WORK TO BE COMPLETED:
Exactly reproduce the line containing "history_t history;" together with every line after it, through the end of the entries, and give nothing more.

[Collected data entries]
- Opening Delimiter -
Context: an optimization exercise on an open-source flow, tuned for small area and a short achievable clock period. The choices shown serve that exercise and are no tape-out recipe.
The RTL was checked by simulation tests, not by an equivalence proof against the original design.

==> design.v <==
`timescale 1ns/1ps
package fano_pkg;
    localparam int WIN_LEN  = 64;   
    localparam int CODE_MEM = 24;   
    typedef logic [1:0] branch_t;
    typedef logic [CODE_MEM-1:0] history_t;
    typedef logic signed [5:0]  bm_t;            
    typedef logic signed [15:0] path_metric_t;   
    typedef logic [6:0]         ptr_t;           
    localparam history_t PARITY_TAPS = 24'h9A5C37;
    localparam bm_t          MATCH_GAIN    = 6'sd1;
    localparam bm_t          MISMATCH_COST = 6'sd9;
    localparam path_metric_t DELTA_T       = 16'sd4;
    localparam path_metric_t NORM_LEVEL    = 16'sd256;   
    localparam ptr_t         PTR_MAX       = ptr_t'(WIN_LEN - CODE_MEM);
    typedef enum logic [2:0] {
        ST_INIT,
        ST_IDLE,
        ST_METRIC,
        ST_FORWARD,
        ST_BACKWARD
    } fano_state_t;
    typedef struct packed {
        branch_t  rx;
        history_t history;
        logic     worse;
    } node_view_t;
    typedef struct packed {
        branch_t exp0;
        branch_t exp1;
    } branch_pair_t;
    typedef struct packed {
        logic fwd;
        logic back;
        logic invert_flag;
        logic clear_flag;
    } move_cmd_t;
endpackage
- Closing Delimiter -
ANSWER SPACE:
        history_t history;
        logic     worse;
    } node_view_t;
    typedef struct packed {
        branch_t exp0;
        branch_t exp1;
    } branch_pair_t;
    typedef struct packed {
        logic fwd;
        logic back;
        logic invert_flag;
        logic clear_flag;
    } move_cmd_t;
endpackage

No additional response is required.